2.2.1.7 Central Region

The central region has the largest concentration of the four room types; it is not surprising that we would find evidence of clustering for all the room types in this region. While we have a smaller envelope from running only 99 simulations due to computational issues, we see the same results when we run the same test using the Fast Fourier Transform in the next section.

summary(ppp_store4$central$all$marks)

## Entire home/apt      Hotel room    Private room     Shared room 
##            3129             442            2083             211

par(mfrow=c(2,2))
plot(Ktest_central_hotel.csr, .-r~r, xlab="d", ylab="K(d)-r")
plot(Ktest_central_entire.csr, .-r~r, xlab="d", ylab="K(d)-r")
plot(Ktest_central_private.csr, .-r~r, xlab="d", ylab="K(d)-r")
plot(Ktest_central_shared.csr, .-r~r, xlab="d", ylab="K(d)-r")

2.2.2 K-test Using Fast Fourier Transform

The Kest.fft() function is an alternative to analyse large pattern of points. From the spatstat package documentation, Kest() computes the distance between each pair of points analytically and would therefore take a long time in computing large datasets (N-1 points * No. of simulations). The Kest.fft() function discretises the point pattern onto a rectangular raster and applies Fast Fourier Transform (FFT) techniques to estimate the K-function. In essence, the Fast Fourier Transform algorithm allows the estimates to be computed in parallel, by splitting them pairwise, and aggregating them again.
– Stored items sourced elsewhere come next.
This is an optimization exercise on Yosys and OpenROAD, whose aim is small area and few clock cycles, not a production implementation. Only simulation tests tie the RTL to the original design; equivalence was not proved. No activity file was given, so power comes from the tool's default toggle rates.

==> flow/design.v <==
module ks_ecc_enc (
    input  wire [7:0] d,
    output wire [4:0] k
);
    wire k0 = d[0] ^ d[1] ^ d[3] ^ d[4] ^ d[6];
    wire k1 = d[0] ^ d[2] ^ d[3] ^ d[5] ^ d[6];
    wire k2 = d[1] ^ d[2] ^ d[3] ^ d[7];
    wire k3 = d[4] ^ d[5] ^ d[6] ^ d[7];
    wire k4 = ^{d, k3, k2, k1, k0};
    assign k = {k4, k3, k2, k1, k0};
endmodule
module ks_ecc_dec (
    input  wire [7:0] d,
    input  wire [4:0] k,
    output reg  [7:0] q,
    output reg        ce,
    output reg        ue,
    output reg  [3:0] bit_no
);
    wire [4:0] kr;
    ks_ecc_enc u_enc (.d(d), .k(kr));
    wire [3:0] s = kr[3:0] ^ k[3:0];
    wire       e = ^{d, k};
    always @* begin
        q      = d;
        ce     = 1'b0;
        ue     = 1'b0;
        bit_no = 4'd0;
        if (s == 4'd0) begin
            if (e) begin
                ce     = 1'b1;
                bit_no = 4'd12;
            end
        end else if (!e) begin
            ue = 1'b1;
        end else begin
            ce = 1'b1;
            case (s)
                4'd1:  bit_no = 4'd8;
                4'd2:  bit_no = 4'd9;
                4'd3:  begin bit_no = 4'd0;  q[0] = ~d[0]; end
                4'd4:  bit_no = 4'd10;
                4'd5:  begin bit_no = 4'd1;  q[1] = ~d[1]; end
                4'd6:  begin bit_no = 4'd2;  q[2] = ~d[2]; end
                4'd7:  begin bit_no = 4'd3;  q[3] = ~d[3]; end
                4'd8:  bit_no = 4'd11;
                4'd9:  begin bit_no = 4'd4;  q[4] = ~d[4]; end
                4'd10: begin bit_no = 4'd5;  q[5] = ~d[5]; end
                4'd11: begin bit_no = 4'd6;  q[6] = ~d[6]; end
                4'd12: begin bit_no = 4'd7;  q[7] = ~d[7]; end
                default: begin ce = 1'b0; ue = 1'b1; end
            endcase
        end
        if (ue)
            q = 8'd0;
    end
endmodule
module ks_shim_tracker (
    input  wire        clk,
    input  wire        rst_n,
    input  wire        clr,
    input  wire        ev_valid,
    input  wire [15:0] ev_word,
    input  wire [3:0]  ev_byte,
    input  wire [3:0]  ev_bit,
    output reg         prom_valid,
    output reg  [15:0] prom_word
);
    localparam N = 16;
    reg          v   [0:N-1];
    reg          two [0:N-1];    
    reg  [23:0]  key [0:N-1];    
    wire [23:0] ev_key = {ev_word, ev_byte, ev_bit};
    reg        hit;
    reg  [3:0] hit_idx;
    reg        full;
    reg  [3:0] free_idx;
    reg        have_one;
    reg  [3:0] one_idx;
    integer i;
    always @* begin
        hit      = 1'b0;
        hit_idx  = 4'd0;
        full     = 1'b1;
        free_idx = 4'd0;
        have_one = 1'b0;
        one_idx  = 4'd0;
        for (i = N - 1; i >= 0; i = i - 1) begin
            if (v[i] && key[i] == ev_key) begin
                hit     = 1'b1;
                hit_idx = i[3:0];
            end
            if (!v[i]) begin
                full     = 1'b0;
                free_idx = i[3:0];
            end
            if (v[i] && !two[i]) begin
                have_one = 1'b1;
                one_idx  = i[3:0];
            end
        end
    end
    wire       promote = ev_valid && hit && two[hit_idx];
    wire       bump    = ev_valid && hit && !two[hit_idx];
    wire       evict   = ev_valid && !hit && full;
    wire       remove  = promote || evict;
    wire [3:0] rm_idx  = promote ? hit_idx : (have_one ? one_idx : 4'd0);
    wire       append  = ev_valid && !hit;
    always @(posedge clk) begin
        if (!rst_n || clr) begin
            for (i = 0; i < N; i = i + 1)
                v[i] <= 1'b0;
        end else if (remove) begin
            for (i = 0; i < N; i = i + 1) begin
                if (i >= rm_idx) begin
                    if (i == N - 1) begin
                        v[i]   <= append;
                        two[i] <= 1'b0;
                        key[i] <= ev_key;
                    end else begin
                        v[i]   <= v[i+1];
                        two[i] <= two[i+1];
                        key[i] <= key[i+1];
                    end
                end
            end
        end else if (bump) begin
            two[hit_idx] <= 1'b1;
        end else if (append) begin
            v[free_idx]   <= 1'b1;
            two[free_idx] <= 1'b0;
            key[free_idx] <= ev_key;
        end
    end
    always @(posedge clk) begin
        if (!rst_n) begin
            prom_valid <= 1'b0;
        end else begin
            prom_valid <= promote;
        end
        if (promote)
            prom_word <= ev_word;
    end
endmodule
The result depends on the resolution of the pixel raster and requires the standard deviation of the isotropic Gaussian smoothing kernel that is introduced (sigma). We use the bw.diggle() function on the ppp object as an estimate of sigma and pass it into the Kest.fft() function.

2.2.2.1 Data set-up

We set up a list of ppp objects covering all of Singapore, split into the different room types and calculate the sigma for the 4 ppp objects.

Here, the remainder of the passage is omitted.